* What is expected *
Please repeat, from the entries that follow, the lines from the one containing "No activity file" through the one containing "input wire logic [$bits(bus_i.signed_div)-1:0]" exactly, adding nothing.

* Data for the task *

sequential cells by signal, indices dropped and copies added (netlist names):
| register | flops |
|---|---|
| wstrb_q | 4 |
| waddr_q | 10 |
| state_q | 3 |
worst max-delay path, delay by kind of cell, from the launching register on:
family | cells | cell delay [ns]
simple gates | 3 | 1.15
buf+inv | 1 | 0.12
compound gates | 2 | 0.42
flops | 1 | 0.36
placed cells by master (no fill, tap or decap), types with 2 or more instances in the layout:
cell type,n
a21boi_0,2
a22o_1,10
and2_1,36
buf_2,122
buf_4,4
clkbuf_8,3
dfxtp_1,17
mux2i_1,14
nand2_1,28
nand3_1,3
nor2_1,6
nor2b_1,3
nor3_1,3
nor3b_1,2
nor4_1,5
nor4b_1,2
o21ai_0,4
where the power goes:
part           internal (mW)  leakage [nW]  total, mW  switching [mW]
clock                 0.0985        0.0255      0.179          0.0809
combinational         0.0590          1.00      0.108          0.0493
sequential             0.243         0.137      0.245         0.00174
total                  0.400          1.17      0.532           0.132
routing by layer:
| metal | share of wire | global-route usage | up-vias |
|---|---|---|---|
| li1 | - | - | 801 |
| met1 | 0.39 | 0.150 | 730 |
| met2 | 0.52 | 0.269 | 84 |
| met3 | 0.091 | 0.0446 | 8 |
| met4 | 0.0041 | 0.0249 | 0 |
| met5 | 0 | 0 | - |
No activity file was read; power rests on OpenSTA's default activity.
--- src/flat_wrapper.sv ---
// flat-port wrapper written by rule: the top's interface ports become plain ports
module div_unit_flat 
#(
    parameter int WIDTH = 32
)
  (clk, rst, bus_start, bus_signed_div, bus_annul, bus_a, bus_b, bus_stall, bus_done, bus_hi, bus_lo);
  div_unit_if #(.WIDTH(WIDTH)) bus_i ();
  input  logic clk;
  input  logic rst;
  input wire logic [$bits(bus_i.start)-1:0] bus_start;
  input wire logic [$bits(bus_i.signed_div)-1:0] bus_signed_div;
  input wire logic [$bits(bus_i.annul)-1:0] bus_annul;
  input wire logic [$bits(bus_i.a)-1:0] bus_a;
  input wire logic [$bits(bus_i.b)-1:0] bus_b;
  output wire logic [$bits(bus_i.stall)-1:0] bus_stall;
  output wire logic [$bits(bus_i.done)-1:0] bus_done;
  output wire logic [$bits(bus_i.hi)-1:0] bus_hi;
  output wire logic [$bits(bus_i.lo)-1:0] bus_lo;
  assign bus_i.start = bus_start;
  assign bus_i.signed_div = bus_signed_div;
  assign bus_i.annul = bus_annul;
  assign bus_i.a = bus_a;
  assign bus_i.b = bus_b;
  assign bus_stall = bus_i.stall;
  assign bus_done = bus_i.done;
  assign bus_hi = bus_i.hi;
  assign bus_lo = bus_i.lo;
  div_unit #(.WIDTH(WIDTH)) u_core (.clk(clk), .rst(rst), .bus(bus_i));
endmodule
==> src/rtl/fetch_pkg.sv <==
// Shared types for the instruction-fetch front end: queue entry, FSM states,
// outstanding-request record and the default reset PC.
package fetch_pkg;

    localparam logic [31:0] DEFAULT_RESET_PC = 32'h0000_0000;

    typedef enum logic {
        IDLE,
        WAIT
    } fetch_state_t;

    typedef struct packed {
        logic [31:0] pc;
        logic [31:0] instr;
        logic        pred_taken;
        logic [31:0] pred_target;
    } fetch_entry_t;

    typedef struct packed {
        logic [31:0] pc;
        logic        pred_taken;
        logic [31:0] pred_target;
        logic        epoch;
    } pending_t;

endpackage

==> src/rtl/fetch_queue.sv <==
// Synchronous FIFO of fetched instructions toward decode, with a flush that
// empties it in one cycle. Flush wins over push, push and pop may coincide.
module fetch_queue
    import fetch_pkg::*;
#(
    parameter int DEPTH = 2
) (
    input  logic                       clk,
    input  logic                       rst,
    input  logic                       flush,
    input  logic                       push,
    input  fetch_entry_t               push_entry,
    input  logic                       pop,
    output fetch_entry_t               head,
    output logic                       valid,
    output logic [$clog2(DEPTH):0]     count
);

    localparam int AW = $clog2(DEPTH);
    localparam int CW = AW + 1;

    fetch_entry_t   entries [DEPTH];
    logic [AW-1:0]  rd_ptr;
    logic [AW-1:0]  wr_ptr;
    logic [CW-1:0]  occ;
    logic           do_pop;

    assign do_pop = pop && (occ != '0);

    always_ff @(posedge clk) begin
        if (rst || flush) begin
            rd_ptr <= '0;
            wr_ptr <= '0;
            occ    <= '0;
        end else begin
            if (push) wr_ptr <= wr_ptr + AW'(1);
            if (do_pop) rd_ptr <= rd_ptr + AW'(1);
            case ({push, do_pop})
                2'b10:   occ <= occ + CW'(1);
                2'b01:   occ <= occ - CW'(1);
                default: occ <= occ;
            endcase
        end
    end

    // Storage is data only; occupancy and pointers define what is meaningful.
    always_ff @(posedge clk) begin
        if (push && !flush) entries[wr_ptr] <= push_entry;
    end

    assign head  = entries[rd_ptr];
    assign valid = (occ != '0);
    assign count = occ;

endmodule

==> src/rtl/fetch_unit.sv <==
// Fetch front end: owns the PC, issues one imem request at a time, steers on
// predictor hits and queues fetched words (with their prediction) for decode.
module fetch_unit
    import fetch_pkg::*;
#(
    parameter logic [31:0] RESET_PC = DEFAULT_RESET_PC,
    parameter int          FQ_DEPTH = 2
) (
    input  logic        clk,
    input  logic        rst,
    output logic [31:0] bpPc,
    input  logic        bpHit,
    input  logic [31:0] bpTarget,
    output logic        imemReqValid,
    output logic [31:0] imemReqAddr,
    input  logic        imemReqReady,
    input  logic        imemRspValid,
    input  logic [31:0] imemRspData,
    input  logic        redirectValid,
    input  logic [31:0] redirectPc,
    output logic        decValid,
    input  logic        decReady,
    output logic [31:0] decInstr,
    output logic [31:0] decPc,
    output logic        decPredTaken,
    output logic [31:0] decPredTarget
);

    localparam int CW = $clog2(FQ_DEPTH) + 1;

    fetch_state_t  state;
    fetch_state_t  state_nxt;
    logic [31:0]   pc;
    logic          epoch;
    pending_t      pend;

    logic [CW-1:0] count;
    logic [CW-1:0] occupancy;
    logic          req_valid;
    logic          accept;
    logic          rsp_fire;
    logic          push;
    fetch_entry_t  push_entry;
    fetch_entry_t  head;
    logic          head_valid;

    // An outstanding request already owns a queue slot, so it counts as occupied.
    assign occupancy = count + CW'(state == WAIT);

    always_comb begin
        state_nxt = state;
        req_valid = !rst && !redirectValid
                    && ((state == IDLE) || imemRspValid)
                    && (occupancy < CW'(FQ_DEPTH));
        accept    = req_valid && imemReqReady;
        rsp_fire  = (state == WAIT) && imemRspValid;
        push      = rsp_fire && (pend.epoch == epoch) && !redirectValid;
        if (accept) begin
            state_nxt = WAIT;
        end else if (rsp_fire) begin
            state_nxt = IDLE;
        end
    end

    always_ff @(posedge clk) begin
        if (rst) begin
            state <= IDLE;
            pc    <= RESET_PC;
            epoch <= 1'b0;
        end else begin
            state <= state_nxt;
            if (redirectValid) begin
                pc    <= redirectPc;
                epoch <= ~epoch;
            end else if (accept) begin
                pc <= bpHit ? bpTarget : pc + 32'd4;
            end
        end
    end

    // Issue boundary: snapshot of the request now in flight.
    always_ff @(posedge clk) begin
        if (accept) begin
            pend <= '{pc:          pc,
                      pred_taken:  bpHit,
                      pred_target: bpHit ? bpTarget : 32'd0,
                      epoch:       epoch};
        end
    end

    assign push_entry = '{pc:          pend.pc,
                          instr:       imemRspData,
                          pred_taken:  pend.pred_taken,
                          pred_target: pend.pred_target};

    fetch_queue #(
        .DEPTH (FQ_DEPTH)
    ) u_queue (
        .clk        (clk),
        .rst        (rst),
        .flush      (redirectValid),
        .push       (push),
        .push_entry (push_entry),
        .pop        (decReady),
        .head       (head),
        .valid      (head_valid),
        .count      (count)
    );

    assign bpPc          = pc;
    assign imemReqAddr   = pc;
    assign imemReqValid  = req_valid;
    assign decValid      = head_valid;
    assign decInstr      = head.instr;
    assign decPc         = head.pc;
    assign decPredTaken  = head_valid && head.pred_taken;
    assign decPredTarget = head.pred_target;

endmodule
==> config.mk <==
export PLATFORM = sky130hd
export DESIGN_NAME = fetch_unit
export DESIGN_NICKNAME = d
export VERILOG_FILES = /design/src/rtl/fetch_pkg.sv /design/src/rtl/fetch_queue.sv /design/src/rtl/fetch_unit.sv
export SDC_FILE = /design/constraint.sdc
export NUM_CORES = 1
export LEC_CHECK = 0
export BUFFER_PORTS_ARGS = -buffer_cell sky130_fd_sc_hd__buf_2
export CAP_MARGIN = 15
export CORE_MARGIN = 2
export CORE_UTILIZATION = 60
export CTS_BUF_LIST = sky130_fd_sc_hd__clkbuf_8
export CTS_CLUSTER_DIAMETER = 100
export CTS_CLUSTER_SIZE = 24
export DETAILED_ROUTE_END_ITERATION = 7
export GPL_ROUTABILITY_DRIVEN = 0
export PLACE_DENSITY = 0.87
export SETUP_SLACK_MARGIN = 0.4
export SLEW_MARGIN = 20
export SYNTH_ARGS = -nofsm -noshare
export SYNTH_HDL_FRONTEND = slang
export SYNTH_HIERARCHICAL = 1
export SYNTH_SLANG_ARGS = --single-unit
==> constraint.sdc <==
create_clock -name clk -period 17.2 [get_ports clk]
set_input_delay 1.72 -clock clk [delete_from_list [all_inputs] [get_ports clk]]
set_output_delay 1.72 -clock clk [all_outputs]
set_load 0.01 [all_outputs]
==> Word-level counts from Yosys, hierarchy flattened <==
Memories as Yosys holds them, arrays and structs flattened. A register that Yosys moved wholly into a read port is not among the register bits.
Cells that the tools add are included.
{ "op_classes": {"addsub": 6, "magnitude_cmp": 1, "eq_ne": 3, "mux": 10, "n_bitwise": 2, "n_reduce_logical": 18} }
{ "ops": {"columns": ["operator", "n"], "rows": [
  ["two-way mux 32 bit", 3],
  ["adder 32 x 3 -> 32 bit, second input constant", 1],
  ["logical AND 1 bit", 10],
  ["nonzero test 2 bit", 4],
  ["two-way mux 1 bit", 6],
  ["case mux 2 bit (2 select lines)", 1],
  ["adder 1 bit, second input constant", 2],
  ["adder 2 x 1 -> 2 bit", 1],
  ["adder 2 x 1 -> 2 bit, second input constant", 1],
  ["== test 2 x 1 -> 1 bit, second input constant", 1],
  ["== test 2 bit, second input constant", 1],
  ["zero test 1 bit", 2],
  ["logical OR 1 bit", 2],
  ["< comparator 2 bit, second input constant", 1],
  ["inverter 1 bit", 2],
  ["subtractor 2 x 1 -> 2 bit, second input constant", 1],
  ["== test 1 bit", 1]
]} }
{ "word_totals": {"ff_bits": 104, "mem_bits_rw": 194, "inputBits": 103, "output_inout_bits": 163, "mem_count": 1} }
{ "memory_table": {"columns": ["memory", "words", "width", "read_ports", "rd_ports_with_merged_regs", "wr", "line", "source"], "rows": [
  ["u_queue.entries", 2, 97, 1, 1, 1, "fetch_queue.sv:22", "fetch_entry_t entries [DEPTH];"]
]} }

==> Longest topological paths before layout <==
Gate-level depths: netlist of the first run.
{ "logic_depth": {"word_depth": 7, "ltp_mapped": 9, "ltp_nobuf": 7} }

==> Modules after synthesis <==
The synthesis of the first run kept the hierarchy.
{ "modules_own_cells": {"columns": ["module", "instances", "cells_per_inst", "area_per_inst_um2"], "rows": [
  ["fetch_queue", 1, 324, 7196.9],
  ["fetch_unit", 1, 444, 4795.8]
]} }

==> Worst setup path after synthesis of the first run <==
OpenSTA, ideal clock, no wires.
{ "synth_path": {"path_kind": "input -> register", "startpoint": "input port redirectValid", "endpoint": "memory u_queue/entries[1][0] (netlist name) (enable)", "setup_time_ns": 0.693, "arrival_ns": 9.767, "slack_ns": 6.740, "stages": 6, "path_buffers": 3, "path_cell_list": "clkbuf_1 > buf_1 > buf_1 > nor3_1 > inv_1 > nor3b_1"} }
{ "synth_between": {"elab_chain_cells": 5} }
{ "synth_rtl": {"columns": ["item", "line", "source"], "rows": [
  ["start, declared", "fetch_unit.sv:19", "input logic redirectValid,"],
  ["zero test 1 bit", "fetch_unit.sv:57", "push = rsp_fire && (pend.epoch == epoch) && !redirectValid;"],
  ["logical AND 1 bit", "fetch_unit.sv:57", null],
  ["via push", "fetch_unit.sv:42", "logic push;"],
  ["logical AND 1 bit", "fetch_queue.sv:48", "if (push && !flush) entries[wr_ptr] <= push_entry;"],
  ["two-way mux 1 bit", "fetch_queue.sv:48", null],
  ["two-way mux 1 bit (implied by the code)", "fetch_queue.sv:48", null],
  ["end, declared", "fetch_queue.sv:22", null]
]} }
The timed path passes the listed nets, and every way through them passes these cells.

==> reports/metrics.yaml, run 1 <==
critPathSlowestCell: "dfxtp_4"
dpl_worst_slack_ps: 12460
most_frequent_cells_in_the_layout: "265 x buf_2, 260 x edfxtp_1, 99 x mux2_2, 38 x dfxtp_1, 36 x and2_1"
grt_max_degree: 64
holdBufCountCts: 0
final_cells: 1271
crit_buf_inv: 2
startpoint_type: "flop"
total_power_mw: 1.18
first_global_vias: 7077
worst-endpoint-required_ps: 15480
coreArea_sq_um: 19500
drt_pass1_iterations: 7
finalWorstPathRequiredPeriod_ps: 4390
yosys_warnings: 6
grt_most_used_layer: "met2"
r2r_end: "bpPc[18]"
synth_seq_area_share: 0.716
worst_hold_path_type: "flop to flop"
static-leakage-power_nw: 4.99
synth.net_count: 873
placementRows: 51
mostFrequentLayoutCell: "buf_2"
critical_path.top_delay_family: "flip-flops"
die_w_um: 145
finalWorstSetupSlack_ps: 12810
count_of_flip_flops_with_a_built_in_enable_after_synthesis: 260
grt_setup_unrepaired: "false"
worst-path-max-fanout: 51
area.growth.synth_to_final_pct: 13.6
timing.final.setup_violations: 0
antenna_found_initial: 4
yosys_register_bits: 299
cts.repair_timing.setup_buffer_count: 0
crit_path_end_kind: "output port"
drt_first_iter_violations: 692
grt_util_met1: 0.316
cts_sinks: 299
synthesis.area_sq_um: 12000
ant_nets: 0
met2_usage: 0.408
grtUsageMet3: 0.0326
post_cts.resized_instances: 0
post-route-util: 0.698
final_hold_viol_count: 0
synth_cell_types: 62
numPlacedInstances: 1238
worst_slew_margin_rel: 0.292
endpoint: "decPredTaken"
ctsHtreeMaxLevel: 1
routed_via_density: 5.74
clock_path_buffers: 3
finish.instance_area_sq_um: 13600
num-nets-final: 1096
place_hpwl_um: 17100
wire_length_of_the_first_global_routing_pass_um: 39400
max_freq_mhz: 228
track_usage: 0.237
worst_ir_drop_vdd_v: 0.0000592
drt_drc_violations_left: 0
routed_wl_um: 25800
critPathArrivalTime_ps: 2670
cts_buffers: 16
holdPathStages: 0
worst_clock_skew_ps: 27.5
route.detailed.wl_per_inst_um: 20.3
dieHeight_um: 145
globalRoute.totalOverflow: 0
rrSetupSlack_ps: 14070
critical-path-max-stage-delay_ps: 810
final_critical_path_share_of_the_clock_period: 0.255
routed-via-count: 7300
cts_tree: "built"
worstSkewPairLatency_ps: 530
run_status: "finished, final reports clean"
multi_input_area_sq_um: 2950
initial_standard_cell_utilization_of_the_core: 0.614
worstSetupPathDepth: 4
finalMaxSlewViolations: 0
finalHoldWorstSlack_ps: 457
power-per-cell-area_nw_per_um2: 86.7
reg_to_reg_startpoint: "u_queue/count[0]"
ff_latch_area_sq_um: 8590
num_io_pins: 266
number_of_buffer_cells_added_on_primary_ports: 265
drv_cap: 0
synth_area_per_cell_sq_um: 15.6
area_post_placement_sq_um: 13300
final_layout_size_suffix_gt1_frac: 0.406
crit_chain: "buf_4, mux2_2, and2_1, buf_2"
clkSlewWorstSetupHoldPaths_ps: 150
postSynth.asyncResetShare: 0
worst_slew_pin_slew_ps: 1060
final.fill_count: 1336
timing_worst_setup_path_type: "flop to output port"
tns_ps: 0
post_synth_inst_count: 768
fp.dieArea_sq_um: 21100
clock-root-buffer: "clkbuf_8"
ff2ff_path_depth: 7
synth_top_flop_cell: "edfxtp_1"
registers in the layout, summed over array words and instances, names as in the netlist, named ones only:
signal and cells:
epoch 1, u_queue/entries 194, u_queue/count 2, u_queue/rd_ptr 1, bpPc 32, pend 66, state 1, u_queue/wr_ptr 1
routing by layer:
metal  part of all wire  vias to the layer above
li1                   -                     3340
met1               0.40                     3570
met2               0.51                      333
met3              0.065                       55
met4              0.028                        2
met5            0.00050                        -
layout make-up:
cell class                 instances  share of cell area
sequential                       299               0.631
multi-input combinational        383               0.216
timing repair buffer             272               0.101
tap                              265              0.0243
clock buffer                      17              0.0172
inverter                          19             0.00542
clock inverter                    11             0.00395
antenna                            5            0.000918
worst reg2reg max path: cells and delay by family (launching register included):
kind,cells,cell delay [ps]
AO/OA/AOI/OAI,3,1030
flip-flops,1,400
AND/OR/NAND/NOR,2,780
buffers and inverters,2,830
where the power goes:
group / switching, mW / internal [mW]
clock network: 0.202 / 0.0953
logic: 0.0396 / 0.0300
registers: 0.0165 / 0.798
synth_stat cells, types with 3 or more instances:
library cell / instances / area share
a21o_1: 3 / 0.0019
a211oi_1: 3 / 0.0019
and2_1: 36 / 0.019
nand2_1: 17 / 0.0053
edfxtp_1: 260 / 0.65
buf_2: 14 / 0.0058
a22oi_1: 7 / 0.0044
o22ai_1: 6 / 0.0031
inv_1: 17 / 0.0053
a2111oi_0: 4 / 0.0029
nor2b_1: 11 / 0.0057
and3_1: 5 / 0.0026
xnor2_1: 7 / 0.0051
nor3b_1: 3 / 0.0019
o21ai_0: 21 / 0.0088
mux2_2: 99 / 0.093
clkbuf_1: 14 / 0.0044
o221ai_1: 3 / 0.0022
a311oi_1: 4 / 0.0029
nand3_1: 9 / 0.0038
buf_1: 3 / 0.00094
nand4_1: 10 / 0.0052
nor3_1: 20 / 0.0083
a211o_1: 6 / 0.0044
nor4_1: 5 / 0.0026
mux2i_1: 3 / 0.0025
dfxtp_1: 39 / 0.065
xor2_1: 7 / 0.0051
buf_4: 36 / 0.023
a21oi_1: 33 / 0.014
a221oi_1: 4 / 0.0029
nor2_1: 19 / 0.0059
cell families after synthesis:
| kind of cell | count (synthesis) | synth area share |
|---|---|---|
| flip-flops | 299 | 0.716 |
| AND/OR/NAND/NOR | 152 | 0.0731 |
| AO/OA/AOI/OAI | 113 | 0.0633 |
| multiplexers | 102 | 0.0955 |
| buffers and inverters | 86 | 0.0396 |
| XOR/XNOR | 14 | 0.0102 |
| adder cells (fa/ha/maj) | 2 | 0.00209 |
worst min-delay path by stage:
stage / startpoint / to / slack (ps)
global placement: pend[11] / u_queue/entries[1][10] / 420
detailed placement: pend[64] / u_queue/entries[0][95] / 430
global route: pend[32] / u_queue/entries[1][31] / 470
CTS: pend[32] / u_queue/entries[1][31] / 460
finish: pend[63] / u_queue/entries[0][94] / 460
floorplan: pend[1] / u_queue/entries[0][0] / 420
Power figures use the tool's default switching activity.
==> run 2, diff against run 1 <==
CORE_UTILIZATION = 51   (was 60)
PLACE_DENSITY = 0.79   (was 0.87)
clock period = 3.5 ns   (was 17.2 ns; I/O delays follow)
==> run 2 against run 1 <==
  * Clock power grew to 5.0 times the previous value
  * Setup slack worse by 12000 ps
  * Largest cell class unchanged
  * Total power grew to 5.0 times the previous value
  * Hold slack lost 410 ps
  * Sequential power rose to 4.9 times the previous value
  * First-iteration DRC count fell by 22%
  * Register-to-register slack worse by 14000 ps
  * Sequential share of layout area shrank 2.0 points
  * Highest routed layer unchanged
  * Largest power group unchanged
  * Core utilization fell by 9.2 points
  * Clock skew shrank 6.6 ps
  * Non-clock buffer count rose by 36
  * Critical path depth grew 2
==> reports/metrics.yaml, run 2 (synthesized netlist as in run 1, its figures left out) <==
first_global_vias: 7017  # -0.85%
worst-endpoint-required_ps: 3940  # -11540 ps
worst_ir_drop_vdd_v: 0.000284  # +380%
critPathArrivalTime_ps: 3390  # +720 ps
drt_drc_violations_left: 0  # unchanged
antenna_found_initial: 4  # unchanged
initial_standard_cell_utilization_of_the_core: 0.516  # -0.0986
worst-path-max-fanout: 59  # +16%
regMostFlops: "u_queue/entries"
timing_worst_setup_path_type: "flop to flop"
area_post_placement_sq_um: 13500  # +1.1%
die_w_um: 157  # +8.2%
most_frequent_cells_in_the_layout: "265 x buf_2, 260 x edfxtp_1, 99 x mux2_2, 38 x dfxtp_1, 36 x and2_1"
cts_sinks: 299  # unchanged
cts_buffers: 16  # unchanged
final.fill_count: 1816  # +36%
track_usage: 0.208  # -0.0295
finalWorstPathRequiredPeriod_ps: 2940
final_hold_viol_count: 0  # unchanged
worst_hold_path_type: "primary input to flop"
fp.dieArea_sq_um: 24800  # +17%
dieHeight_um: 157  # +8.2%
static-leakage-power_nw: 5.16  # +3.4%
wire_length_of_the_first_global_routing_pass_um: 39400  # about the same
power-per-cell-area_nw_per_um2: 417  # +380%
area.growth.synth_to_final_pct: 17.4
placementRows: 56  # +9.8%
critical-path-max-stage-delay_ps: 750  # -60 ps
post-route-util: 0.605  # -0.0924
globalRoute.totalOverflow: 0  # unchanged
flip_flop_count_of_the_largest_register_after_layout: 194  # unchanged
worst_slew_margin_rel: 0.265  # -0.0265
finalHoldWorstSlack_ps: 42.7  # -415 ps
clkSlewWorstSetupHoldPaths_ps: 140  # about the same
worstSkewPairLatency_ps: 540  # about the same
grt_setup_unrepaired: "false"
num-nets-final: 1132  # +3.3%
critPathSlowestCell: "o31ai_4"
total_power_mw: 5.87  # +400%
finalMaxSlewViolations: 0  # unchanged
final_critical_path_share_of_the_clock_period: 0.841
cts_tree: "built"
clock_path_buffers: 3  # unchanged
timing.final.setup_violations: 0  # unchanged
drt_first_iter_violations: 542  # -22%
max_freq_mhz: 340
crit_path_end_kind: "flop"
number_of_buffer_cells_added_on_primary_ports: 265  # unchanged
ctsHtreeMaxLevel: 1  # unchanged
grt_max_degree: 60  # -6.3%
drv_cap: 0  # unchanged
dpl_worst_slack_ps: 562  # -11900 ps
run_status: "finished, final reports clean"
coreArea_sq_um: 23300  # +19%
startpoint_type: "flop"
worst_clock_skew_ps: 20.9  # -6.56 ps
routed_wl_um: 26900  # +4.2%
route.detailed.wl_per_inst_um: 19.8  # -2.5%
post_cts.resized_instances: 0  # unchanged
num_io_pins: 266  # unchanged
place_hpwl_um: 17600  # +2.8%
drt_pass1_iterations: 5  # -2
worst_slew_pin_slew_ps: 1100  # +39.6 ps
mostFrequentLayoutCell: "buf_2"
clock-root-buffer: "clkbuf_8"
ant_nets: 0  # unchanged
routed_via_density: 5.41  # -5.7%
numPlacedInstances: 1296  # +4.7%
final_cells: 1359  # +6.9%
crit_chain: "and4_4, o31ai_4, inv_4, nor2_1, a21oi_1, o221a_2"
final_layout_size_suffix_gt1_frac: 0.398  # -0.00733
tns_ps: 0  # unchanged
finalWorstSetupSlack_ps: 556  # -12250 ps
finish.instance_area_sq_um: 14100  # +3.4%
routed-via-count: 7358  # +0.79%
-- run 2: critical path: cells and delay by family (launching register included) --
family	cells	cell delay, ps
DFF	1	400
buffers and inverters	1	490
and+or+nand+nor	2	850
AOI/OAI and AO/OA	3	1120
-- run 2: layout make-up --
| cell class | instances | area [sq um] | share of cell area |
|---|---|---|---|
| inverters | 19 | 73.8 | 0.00524 |
| repair buffers | 308 | 1750 | 0.125 |
| clock buffers | 17 | 234 | 0.0166 |
| clock inverters | 11 | 48.8 | 0.00347 |
| well taps | 319 | 399 | 0.0283 |
| flip-flops and latches | 299 | 8590 | 0.610 |
| multi-input cells | 383 | 2970 | 0.211 |
| diodes | 3 | 7.51 | 0.000533 |
-- run 2: metal layers --
layer  routed length (um)  global-route usage  vias up
li1                     -                   -     3408
met1                11500               0.289     3637
met2                13400               0.354      279
met3                 1630              0.0297       32
met4                  376              0.0411        2
met5                   11                   0        -
-- run 2: power by group --
| group | internal, mW | switching (mW) | leakage (nW) |
|---|---|---|---|
| sequential | 3.92 | 0.0811 | 2.68 |
| clock | 0.468 | 1.02 | 0.179 |
| combinational | 0.174 | 0.204 | 2.30 |
| total | 4.56 | 1.31 | 5.16 |
-- run 2: final timing paths --
path,startpoint,end,slack [ps],depth (start not counted)
hold reg to reg,pend[62],u_queue/entries[0][93],450,0
hold / removal,redirectPc[0],bpPc[0],40,3
setup / recovery,u_queue/count[1],bpPc[18],560,6
setup reg to reg,u_queue/count[1],bpPc[18],560,6
-- run 2: what timing repair did --
action / in CTS / in global routing
hold buffers: 32 / 0
setup buffers: 0 / 0
endpoints found under the hold margin: 64 / 0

* Result of this task *
No activity file was read; power rests on OpenSTA's default activity.
--- src/flat_wrapper.sv ---
// flat-port wrapper written by rule: the top's interface ports become plain ports
module div_unit_flat 
#(
    parameter int WIDTH = 32
)
  (clk, rst, bus_start, bus_signed_div, bus_annul, bus_a, bus_b, bus_stall, bus_done, bus_hi, bus_lo);
  div_unit_if #(.WIDTH(WIDTH)) bus_i ();
  input  logic clk;
  input  logic rst;
  input wire logic [$bits(bus_i.start)-1:0] bus_start;
  input wire logic [$bits(bus_i.signed_div)-1:0] bus_signed_div;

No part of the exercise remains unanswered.